If you are using Java 7 then you will need to create a Function0 instance as the third argument to registerSpanFactory():

registerSpanFactory("format", "bold", new Function0<CharacterStyle>() {
    @Override
    public CharacterStyle invoke() {
        return new StyleSpan(Typeface.BOLD);
    }
});

However if you are using Java 8 (or Retrolambda) then you can use a lambda instead:

registerSpanFactory("format", "italic", () -> new StyleSpan(Typeface.ITALIC));

The second thing that you will need to do is add the Kotlin standard library as a dependency to your project:

dependencies {
    ...
    implementation "org.jetbrains.kotlin:kotlin-stdlib-jdk7:$kotlin_version"
    ...
}

Rialto is written 100% in Kotlin, but can be used quite easily from Java.
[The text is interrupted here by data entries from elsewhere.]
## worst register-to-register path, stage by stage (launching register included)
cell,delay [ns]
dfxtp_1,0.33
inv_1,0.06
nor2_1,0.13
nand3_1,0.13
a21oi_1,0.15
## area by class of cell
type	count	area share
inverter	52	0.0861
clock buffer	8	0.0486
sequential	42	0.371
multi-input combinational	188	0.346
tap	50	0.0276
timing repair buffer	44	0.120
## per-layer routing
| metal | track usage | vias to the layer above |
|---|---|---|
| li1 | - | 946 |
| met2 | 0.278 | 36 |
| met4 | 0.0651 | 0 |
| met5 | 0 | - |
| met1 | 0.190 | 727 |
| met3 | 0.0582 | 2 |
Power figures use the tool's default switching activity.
--- config.mk ---
export PLATFORM = sky130hd
export DESIGN_NAME = shift8_ctrl_flat
export DESIGN_NICKNAME = d
export VERILOG_FILES = /design/src/rtl/shift8_ctrl_pkg.sv /design/src/rtl/shift8_ctrl_if.sv /design/src/rtl/shift8_ctrl_dp.sv /design/src/rtl/shift8_ctrl.sv /design/src/flat_wrapper.sv
export SDC_FILE = /design/constraint.sdc
export NUM_CORES = 1
export LEC_CHECK = 0
export BUFFER_PORTS_ARGS = -buffer_cell sky130_fd_sc_hd__buf_4
export CORE_ASPECT_RATIO = 1.5
export CORE_MARGIN = 5
export CORE_UTILIZATION = 40
export CTS_CLUSTER_DIAMETER = 80
export DETAILED_ROUTE_END_ITERATION = 16
export GPL_TIMING_DRIVEN = 0
export SYNTH_ARGS = -nofsm -noshare
export SYNTH_HDL_FRONTEND = slang
export SYNTH_SLANG_ARGS = --single-unit
--- constraint.sdc ---
create_clock -name clk -period 2.8 [get_ports clk]
set_clock_uncertainty 0.2 [all_clocks]
set_input_delay 0.42 -clock clk [delete_from_list [all_inputs] [get_ports clk]]
set_output_delay 0.42 -clock clk [all_outputs]
set_load 0.01 [all_outputs]
--- src/rtl/shift8_ctrl_pkg.sv ---
`default_nettype none
// ============================================================================
// Module      : shift8_pkg
// Description : Shared constants for the shift8_ctrl LED-chaser sequencer:
//               data width, shift-mode codes, FSM state codes and the
//               ping-pong direction encoding.
// Revision    : 1.0 - initial release
// ============================================================================
package shift8_pkg;

  localparam int DW = 8;

  // Shift modes carried by the start command
  localparam logic [1:0] MODE_ROL  = 2'd0;
  localparam logic [1:0] MODE_ROR  = 2'd1;
  localparam logic [1:0] MODE_PING = 2'd2;
  localparam logic [1:0] MODE_SHL  = 2'd3;

  // Sequencer states
  localparam logic [1:0] ST_IDLE = 2'd0;
  localparam logic [1:0] ST_RUN  = 2'd1;
  localparam logic [1:0] ST_DONE = 2'd2;

  // Ping-pong travel direction
  localparam logic DIR_LEFT  = 1'b0;
  localparam logic DIR_RIGHT = 1'b1;

endpackage : shift8_pkg
`default_nettype wire

--- src/rtl/shift8_ctrl_if.sv ---
`default_nettype none
// ============================================================================
// Module      : shift8_ctrl_if
// Description : Command/status bundle between board control logic and the
//               shift8_ctrl sequencer.
//                 start   : command strobe (sampled in IDLE only)
//                 mode    : shift mode (see shift8_pkg MODE_*)
//                 pattern : value loaded on an accepted start
//                 steps   : step count, 0 = run until stop
//                 stop    : abort request (sampled in RUN only)
//                 pause   : freeze request, present only when
//                           SHIFT8_CTRL_PAUSE_EN is defined
//                 data    : shift register contents
//                 busy    : high while running
//                 done    : one-cycle completion pulse
//               master = command source, slave = sequencer.
// Revision    : 1.0 - initial release
// ============================================================================
interface shift8_ctrl_if;
  import shift8_pkg::*;

  logic          start;
  logic [1:0]    mode;
  logic [DW-1:0] pattern;
  logic [7:0]    steps;
  logic          stop;
`ifdef SHIFT8_CTRL_PAUSE_EN
  logic          pause;
`endif
  logic [DW-1:0] data;
  logic          busy;
  logic          done;

  modport master (
    output start, mode, pattern, steps, stop,
`ifdef SHIFT8_CTRL_PAUSE_EN
    output pause,
`endif
    input  data, busy, done
  );

  modport slave (
    input  start, mode, pattern, steps, stop,
`ifdef SHIFT8_CTRL_PAUSE_EN
    input  pause,
`endif
    output data, busy, done
  );

endinterface : shift8_ctrl_if
`default_nettype wire

--- src/rtl/shift8_ctrl_dp.sv ---
`default_nettype none
// ============================================================================
// Module      : shift8_dp
// Description : 8-bit display shift register. Loads load_val on load,
//               otherwise applies one shift in the selected mode on step.
//               dir_flip tells the controller that the current ping-pong
//               step bounces off an end and reverses travel.
//   Ports : clk, rst       - clock, synchronous active-high reset
//           load, load_val - parallel load
//           step           - apply one shift this edge
//           mode, dir      - shift mode and ping-pong direction
//           data           - register contents
//           dir_flip       - ping-pong bounce indication
// Revision    : 1.0 - initial release
// ============================================================================
module shift8_dp
  import shift8_pkg::*;
#(
  parameter logic [DW-1:0] INI = 8'h01
) (
  input  logic          clk,
  input  logic          rst,
  input  logic          load,
  input  logic [DW-1:0] load_val,
  input  logic          step,
  input  logic [1:0]    mode,
  input  logic          dir,
  output logic [DW-1:0] data,
  output logic          dir_flip
);

  logic [DW-1:0] r_data;
  logic [DW-1:0] w_next;
  logic          w_go_left;

  always_comb begin
    w_next    = r_data;
    dir_flip  = 1'b0;
    w_go_left = 1'b1;
    unique case (mode)
      MODE_ROL: w_next = {r_data[DW-2:0], r_data[DW-1]};
      MODE_ROR: w_next = {r_data[0], r_data[DW-1:1]};
      MODE_SHL: w_next = {r_data[DW-2:0], 1'b0};
      default: begin
        // Bounce when the lit end is reached, then shift the other way
        dir_flip  = (dir == DIR_LEFT) ? r_data[DW-1] : r_data[0];
        w_go_left = ((dir == DIR_LEFT) != dir_flip);
        w_next    = w_go_left ? {r_data[DW-2:0], 1'b0} : {1'b0, r_data[DW-1:1]};
      end
    endcase
  end

  always_ff @(posedge clk) begin
    if (rst) begin
      r_data <= INI;
    end else if (load) begin
      r_data <= load_val;
    end else if (step) begin
      r_data <= w_next;
    end
  end

  assign data = r_data;

endmodule : shift8_dp
`default_nettype wire

--- src/rtl/shift8_ctrl.sv ---
`default_nettype none
// ============================================================================
// Module      : shift8_ctrl
// Description : Sequencer for an 8-bit LED-chaser shift register. Accepts a
//               start command (pattern, mode, steps), advances the register
//               one step per prescaler tick (every 2^NP clocks) and emits a
//               one-cycle done pulse on completion or stop.
//   Ports : clk  - system clock
//           rst  - synchronous active-high reset
//           bus  - shift8_ctrl_if.slave command/status bundle
//   Params: NP   - prescaler width in bits
//           INI  - data value after reset
//   Build : SHIFT8_CTRL_PAUSE_EN adds the pause input, which freezes the
//           prescaler, step counter and shifting while held in RUN.
// Revision    : 1.0 - initial release
// ============================================================================
module shift8_ctrl
  import shift8_pkg::*;
#(
  parameter int            NP  = 22,
  parameter logic [DW-1:0] INI = 8'h01
) (
  input  logic         clk,
  input  logic         rst,
  shift8_ctrl_if.slave bus
);

  logic [1:0]    r_state;
  logic [1:0]    w_next_state;
  logic [NP-1:0] r_pre;
  logic [7:0]    r_cnt;
  logic [1:0]    r_mode;
  logic          r_dir;
  logic          r_busy;
  logic          r_done;
  logic [DW-1:0] w_data;
  logic          w_dir_flip;
  logic          w_pause;
  logic          w_tick;
  logic          w_load;
  logic          w_advance;
  logic          w_step;

`ifdef SHIFT8_CTRL_PAUSE_EN
  assign w_pause = bus.pause;
`else
  assign w_pause = 1'b0;
`endif

  assign w_tick = &r_pre;

  // State register
  always_ff @(posedge clk) begin
    if (rst) begin
      r_state <= ST_IDLE;
    end else begin
      r_state <= w_next_state;
    end
  end

  // Next-state logic; stop takes priority over a coinciding tick
  always_comb begin
    w_next_state = r_state;
    unique case (r_state)
      ST_IDLE: if (bus.start) w_next_state = ST_RUN;
      ST_RUN: begin
        if (bus.stop) begin
          w_next_state = ST_DONE;
        end else if (!w_pause && w_tick && (r_cnt == 8'd1)) begin
          w_next_state = ST_DONE;
        end
      end
      ST_DONE: w_next_state = ST_IDLE;
      default: w_next_state = ST_IDLE;
    endcase
  end

  // Control outputs of the FSM
  always_comb begin
    w_load    = 1'b0;
    w_advance = 1'b0;
    w_step    = 1'b0;
    unique case (r_state)
      ST_IDLE: w_load = bus.start;
      ST_RUN: begin
        w_advance = !bus.stop && !w_pause;
        w_step    = w_advance && w_tick;
      end
      default: ;
    endcase
  end

  // Prescaler, step counter, latched command and registered status
  always_ff @(posedge clk) begin
    if (rst) begin
      r_pre  <= '0;
      r_cnt  <= 8'd0;
      r_mode <= MODE_ROL;
      r_dir  <= DIR_LEFT;
      r_busy <= 1'b0;
      r_done <= 1'b0;
    end else begin
      r_busy <= (w_next_state == ST_RUN);
      r_done <= (w_next_state == ST_DONE);
      if (w_load) begin
        r_pre  <= '0;
        r_cnt  <= bus.steps;
        r_mode <= bus.mode;
        r_dir  <= DIR_LEFT;
      end else if (w_advance) begin
        r_pre <= r_pre + NP'(1);
        if (w_step) begin
          // A count of 0 means continuous, so it never decrements
          if (r_cnt > 8'd1) r_cnt <= r_cnt - 8'd1;
          if (w_dir_flip) r_dir <= ~r_dir;
        end
      end
    end
  end

  shift8_dp #(
    .INI (INI)
  ) u_dp (
    .clk      (clk),
    .rst      (rst),
    .load     (w_load),
    .load_val (bus.pattern),
    .step     (w_step),
    .mode     (r_mode),
    .dir      (r_dir),
    .data     (w_data),
    .dir_flip (w_dir_flip)
  );

  assign bus.data = w_data;
  assign bus.busy = r_busy;
  assign bus.done = r_done;

endmodule : shift8_ctrl
`default_nettype wire

--- src/flat_wrapper.sv ---
// flat-port wrapper written by rule: the top's interface ports become plain ports
module shift8_ctrl_flat import shift8_pkg::*;
#(
  parameter int            NP  = 22,
  parameter logic [DW-1:0] INI = 8'h01
)
  (clk, rst, bus_start, bus_mode, bus_pattern, bus_steps, bus_stop, bus_data, bus_busy, bus_done);
  shift8_ctrl_if bus_i ();
  input  logic clk;
  input  logic rst;
  input wire logic [$bits(bus_i.start)-1:0] bus_start;
  input wire logic [$bits(bus_i.mode)-1:0] bus_mode;
  input wire logic [$bits(bus_i.pattern)-1:0] bus_pattern;
  input wire logic [$bits(bus_i.steps)-1:0] bus_steps;
  input wire logic [$bits(bus_i.stop)-1:0] bus_stop;
  output wire logic [$bits(bus_i.data)-1:0] bus_data;
  output wire logic [$bits(bus_i.busy)-1:0] bus_busy;
  output wire logic [$bits(bus_i.done)-1:0] bus_done;
  assign bus_i.start = bus_start;
  assign bus_i.mode = bus_mode;
  assign bus_i.pattern = bus_pattern;
  assign bus_i.steps = bus_steps;
  assign bus_i.stop = bus_stop;
  assign bus_data = bus_i.data;
  assign bus_busy = bus_i.busy;
  assign bus_done = bus_i.done;
  shift8_ctrl #(.NP(NP), .INI(INI)) u_core (.clk(clk), .rst(rst), .bus(bus_i));
endmodule
==> flow_summary_export.csv, run 1 <==
group,metric,value,unit
routing,viasPerCell,5.53,
worst_setup_path,crit_chain,"inv_1 -> ha_1 -> o2111ai_1 -> o21ai_0 -> a211oi_1",
routing,post_drt_wl_per_cell,14.9,µm
power_and_ir_drop,p_leak,0.00100,µW
global_routing,antenna_found_initial,0,
floorplan,fp.coreArea,5740,µm²
floorplan,die_y,104,µm
logic_synthesis,postSynthCellCount,278,
routing,first_pass_iters,4,
worst_setup_path,required,2800,ps
job,drv_cap,0,
global_routing,track_usage,16.0,%
place,gp_congestion,0.802,
worst_setup_path,worstSetupPathType,"flip-flop to flip-flop",
timing,fin_ws,226,ps
worst_setup_path,end_kind,"flip-flop",
logic_synthesis,synth-edff-count,0,
cells_and_area,syn2layout_area_growth,18.1,%
logic_synthesis,yosysWarnings,0,
clock_network,htree_levels,2,
cells_and_area,final_nets,341,
status,status,"finished clean",
cells_and_area,stdcell_count,389,
logic_synthesis,ys_async_sr_fraction,0,%
clock_network,cts_sinks,45,
clock_network,root_buffer,"clkbuf_8",
global_routing,grt_pass1_vias,2080,
global_routing,grt_start_max_net_pins,14,
clock_network,ctsResizeCount,0,
global_routing,grt.overflow.total,0,
floorplan,io_pins,32,
logic_synthesis,synth_fp_nets,303,
cells_and_area,drive_gt1_share,17.4,%
clock_network,clock_latency,300,ps
timing,final.min_clock_period,2570,ps
worst_setup_path,critPathLaunchType,"flip-flop",
worst_setup_path,cpPeakStageDelay,660,ps
floorplan,rows,34,
clock_network,cts_tree,"yes",
timing,finalCritPeriodShare,91.9,%
clock_network,clkTransAtPathRegs,90,ps
logic_synthesis,synth.cell_area,2340,µm²
logic_synthesis,synth_seq_cells,45,
power_and_ir_drop,vdd_drop_max,0.281,mV
place,dpl.hpwl,4300,µm
timing,tightestPinTransition,848,ps
routing,vias,2150,
min_path,hold_class,"input pin to flip-flop",
timing,relSlewSlack,43.4,%
cells_and_area,fillCellCount,591,
logic_synthesis,synth_area_per_cell,8.42,µm²
timing,rsz0062_at_grt,"false",
cells_and_area,most-common-layout-cells,"45 x dfxtp_1, 31 x buf_4, 28 x nor2_1, 21 x nand2_1, 20 x o21ai_0",
logic_synthesis,synth.distinct_cells,51,
routing,drc,0,
worst_setup_path,path_max_fanout,10,
routing,antenna_left,0,
clock_network,clock_path_buffers,2,
timing,finalSetupViolations,0,
clock_network,postCtsSetupBuffers,0,
logic_synthesis,synth.area.top_cells,"dfxtp_1 38%, xnor2_1 5.2%, nor2_1 4.5%",
place,io_buffer_count,31,
logic_synthesis,synth.largest_area_cell,"dfxtp_1",
cells_and_area,final_common_cell,"dfxtp_1",
timing,tns,0,ps
worst_setup_path,crit_slowest_cell,"o2111ai_1",
timing,finalHoldViolCount,0,
floorplan,die_area,7510,µm²
power_and_ir_drop,powerDensity,504,nW/µm²
logic_synthesis,synth_seq_area_share,38.5,%
timing,max_freq,0.388,GHz
floorplan,start_util,40.8,%
cells_and_area,antenna_cells,0,
logic_synthesis,synth_ff_type,"dfxtp_1",
floorplan,die_x,72.5,µm
worst_setup_path,cp_data_arrival_time,2580,ps
routing,drt-initial-drc-count,187,
routing,drt_wl_total,5810,µm
place,dp.cells,381,
clock_network,ctsHoldBuffers,0,
global_routing,grt_pass1_wl,9740,µm
timing,slew_viol_final,0,
place,post-place-ws,195,ps
logic_synthesis,synth_top_area_share,38.5,%
clock_network,cts_made_buffers,5,
-- flip-flops by register name, indices dropped and copies added, names as in the netlist --
signal	cells
u_core.r_pre	22
u_core.r_dir	1
u_core.bus.busy	1
u_core.bus.done	1
u_core.r_cnt	8
u_core.u_dp.data	8
u_core.r_mode	2
u_core.r_state	2
-- report_power, final --
group | switching (µW) | internal [µW]
Clock | 221 | 223
Combinational | 141 | 107
Sequential | 32.7 | 668
Total | 395 | 999
-- critical path, delay by kind of cell (launching register included) --
kind / cells / cell delay (ps)
AO/OA/AOI/OAI: 3 / 1550
adder cells (fa/ha/maj): 1 / 250
buffers and inverters: 1 / 90
flip-flops: 1 / 390
-- logic make-up after synthesis --
group / count (synthesis) / share of synthesized area [%]
xor gates and xnor gates: 17 / 6.36
buffers and inverters: 19 / 3.47
muxes: 3 / 1.28
AOI/OAI and AO/OA: 66 / 18.3
DFF: 45 / 38.5
and+or+nand+nor: 125 / 30.5
adders and majority gates: 3 / 1.60
-- per-stage QoR --
| stage | utilization (%) | total power, µW | area [µm²] | hold slack, ps |
|---|---|---|---|---|
| 6_report | 48.1 | 1390 | 2770 | 164 |
| 5_1_grt | 48.1 | 1470 | 2770 | 186 |
| 4_1_cts | 48.1 | 1410 | 2770 | 157 |
| 3_5_place_dp | 46.4 | 964 | 2660 | 297 |
| 3_3_place_gp | 46.4 | 960 | 2660 | 285 |
| 2_1_floorplan | - | 869 | 2340 | 267 |
-- synthesized netlist by cell type (all sizes together), types with 7 or more instances --
master / instances
nor4: 8
and3: 7
nor2b: 8
clkbuf: 7
a21oi: 13
nand4: 7
nor2: 28
o21ai: 27
dfxtp: 45
inv: 8
or3: 8
nor3: 10
xnor2: 14
nand3b: 8
nand2: 22
-- area by class of cell --
class	count	area, µm²	share of cell area [%]
multi-input cells	214	1360	49.1
flip-flops and latches	45	901	32.6
clock inverters	1	5.00	0.181
plain buffers	11	51.3	1.86
clock buffers	7	96.3	3.48
inverters	8	30.0	1.09
well taps	72	90.1	3.26
repair buffers	31	233	8.42
-- layer usage --
metal	GRT usage (%)	vias to the layer above	wire length, µm
met5	0	-	0
met1	19.1	1015	2460
met2	27.7	33	3020
met3	2.71	13	199
met4	6.46	0	128
li1	-	1089	-
-- worst paths after layout --
check | cells past startpoint | slack, ps | start | endpoint
worst min-delay path | 3 | 160 | bus_pattern[7] | u_core.u_dp.data[7]
worst max-delay path | 5 | 230 | u_core.r_cnt[0] | u_core.r_cnt[1]
worst max register to register | 5 | 230 | u_core.r_cnt[0] | u_core.r_cnt[1]
worst min register to register | 2 | 310 | u_core.r_pre[7] | u_core.r_pre[7]
Power figures use the tool's default switching activity.
==> run 2, diff against run 1 <==
Settings changed: ABC_AREA from default to 1, ABC_CLOCK_PERIOD_IN_PS from default to 2800.
==> run 2 against run 1 <==
Against the previous run:
- via count rose by 24%
- count of clock-buffer cells in the layout fell by 1
- clock power fell by 9.0%
- worst setup slack improved by 760 ps
- design area rose by 12%
- register-to-register slack improved by 760 ps
- fmax rose by 42%
- non-clock buffer count fell by 2
==> flow_summary_export.csv, run 2 <==
group,metric,value,unit
power_and_ir_drop,p_leak,0.00126,µW
routing,drt-initial-drc-count,109,
global_routing,grt_pass1_vias,2478,
power_and_ir_drop,p_int,997,µW
timing,slew_viol_final,0,
timing,max_freq,0.551,GHz
power_and_ir_drop,swShare,33.0,%
logic_synthesis,synth.area.top_cells,"dfxtp_1 33%, nand2_1 13%, nor2_1 9.5%",
status,status,"finished clean",
cells_and_area,drive_gt1_share,16.3,%
routing,antenna_left,0,
logic_synthesis,synth_seq_area_share,33.5,%
clock_network,root_buffer,"clkbuf_8",
clock_network,cts_tree,"yes",
logic_synthesis,synth_fp_nets,445,
worst_setup_path,r2r_end,"u_core.r_cnt[2]",
worst_setup_path,worstSetupPathType,"flip-flop to flip-flop",
power_and_ir_drop,seq_power_share,47.8,%
worst_setup_path,path_max_fanout,10,
min_path,min_to,"u_core.r_state[1]",
cells_and_area,antenna_cells,0,
logic_synthesis,synth.largest_area_cell,"dfxtp_1",
power_and_ir_drop,comb_power_share,24.9,%
clock_network,clock_path_buffers,2,
floorplan,io_pins,32,
routing,viasPerCell,4.98,
floorplan,fp.coreArea,6530,µm²
worst_setup_path,required,2800,ps
floorplan,die_x,77.0,µm
power_and_ir_drop,vdd_drop_max,0.232,mV
cells_and_area,most-common-layout-cells,"90 x nand2_1, 68 x nor2_1, 45 x dfxtp_1, 43 x inv_1, 33 x o21ai_0",
logic_synthesis,yosysWarnings,0,
power_and_ir_drop,p_switching,491,µW
min_path,min_from,"rst",
logic_synthesis,ys_async_sr_fraction,0,%
clock_network,ctsHoldBuffers,0,
logic_synthesis,synth_ff_type,"dfxtp_1",
routing,vias,2662,
job,drv_cap,0,
clock_network,clkTransAtPathRegs,90,ps
floorplan,start_util,41.2,%
routing,drc,0,
floorplan,die_area,8500,µm²
worst_setup_path,r2r-start,"u_core.r_pre[0]",
logic_synthesis,synth_top_area_share,33.5,%
clock_network,clock_latency,300,ps
logic_synthesis,synth_seq_cells,45,
global_routing,grt.overflow.total,0,
logic_synthesis,yosys-top-cells-count,"90 x nand2_1, 68 x nor2_1, 45 x dfxtp_1",
clock_network,postCtsSetupBuffers,0,
cells_and_area,fillCellCount,686,
cells_and_area,regMostFlops,"u_core.r_pre",
place,place_area,3020,µm²
clock_network,htree_levels,2,
timing,rsz0062_at_grt,"false",
clock_network,cts_sinks,45,
worst_setup_path,end_kind,"flip-flop",
cells_and_area,final_nets,483,
timing,relSlewSlack,67.5,%
global_routing,grt_pass1_wl,11200,µm
routing,first_pass_iters,4,
place,dpl.hpwl,5020,µm
clock_network,cts_made_buffers,5,
floorplan,die_y,110,µm
logic_synthesis,postSynthCellCount,420,
logic_synthesis,synth.cell_area,2690,µm²
min_path,hold_class,"input pin to flip-flop",
cells_and_area,utilization,47.5,%
cells_and_area,syn2layout_area_growth,15.2,%
place,dp.cells,527,
logic_synthesis,synth_area_per_cell,6.41,µm²
timing,finalCritPeriodShare,64.8,%
timing,final.min_clock_period,1810,ps
worst_setup_path,cp_data_arrival_time,1820,ps
worst_setup_path,reg2reg_setup_slack,990,ps
timing,tightestPinTransition,488,ps
cells_and_area,stdcell_count,535,
place,io_buffer_count,31,
routing,post_drt_wl_per_cell,12.3,µm
cells_and_area,fin_area,3100,µm²
global_routing,antenna_found_initial,0,
power_and_ir_drop,powerDensity,480,nW/µm²
timing,finalSetupViolations,0,
timing,tns,0,ps
logic_synthesis,synth-edff-count,0,
routing,drt_wl_total,6600,µm
global_routing,track_usage,15.7,%
place,gp_congestion,0.891,
cells_and_area,final_common_cell,"nand2_1",
clock_network,ctsResizeCount,0,
floorplan,rows,36,
logic_synthesis,yosysMostFrequentCell,"nand2_1",
worst_setup_path,rr_worst_depth,9,
logic_synthesis,synth.distinct_cells,36,
power_and_ir_drop,clockPowerShare,27.2,%
worst_setup_path,critPathLaunchType,"flip-flop",
min_path,holdPathStages,2,
global_routing,grt_start_max_net_pins,14,
cells_and_area,largest_reg_flops,22,
power_and_ir_drop,power,1490,µW
timing,finalHoldViolCount,0,
## run 2: changes by cell type after synthesis, moves of 7 or more
cell / change
nor4_1: -8
nand2_1: +69
o21ai_0: +13
inv_1: +35
nand3_1: +23
nor2b_1: -7
inv_2: +7
xnor2_1: -13
nor2_1: +40
a21oi_1: +18
## run 2: layout make-up
type	instances	area [µm²]	area share, %
flip-flops and latches	45	901	29.0
inverters	52	195	6.29
plain buffers	9	53.8	1.73
clock inverters	2	10.0	0.323
well taps	76	95.1	3.07
repair buffers	31	233	7.50
clock buffers	6	72.6	2.34
multi-input cells	314	1540	49.7
## run 2: worst max-delay path, cell delays in order (launching register included)
cell and delay (ps):
dfxtp_1 370, ha_1 210, nand3_2 150, nor2_8 200
nand3_2 140, nand2_4 110, buf_6 160, nand3b_1 80
nand2_1 60, nor2_1 40
## run 2: power by group through the flow
stage          Combinational (µW)  Clock, µW  Sequential [µW]
2_1_floorplan                 262          0              724
3_3_place_gp                  369          0              727
5_1_grt                       431        443              719
6_report                      371        405              712
3_5_place_dp                  373          0              727
4_1_cts                       375        427              712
The only pre-requisite is that the Kotlin standard library is needed because it contains the Function0 class that is used for Java compatibility of Kotlin lambdas.

Internals

One final thing worth noting is that when Rialto does its stuff, it adds spans to the string resource, but does not remove the annotation spans as it goes. The reasoning behind this is that some use-cases may require some further processing of those annotations, and removing them would prevent this. Also, it is worth remembering that on a Spanned instance the individual Span objects are relatively small, so keeping the Annotation instances is not going to be a major memory issue.

Rialto is really quite simple to use and the API surface is really quite small. Internally it isn't a particularly large or complex library, it's power is based upon creating the registry of span factories which apply the relevant spans whenever specific annotations are encountered.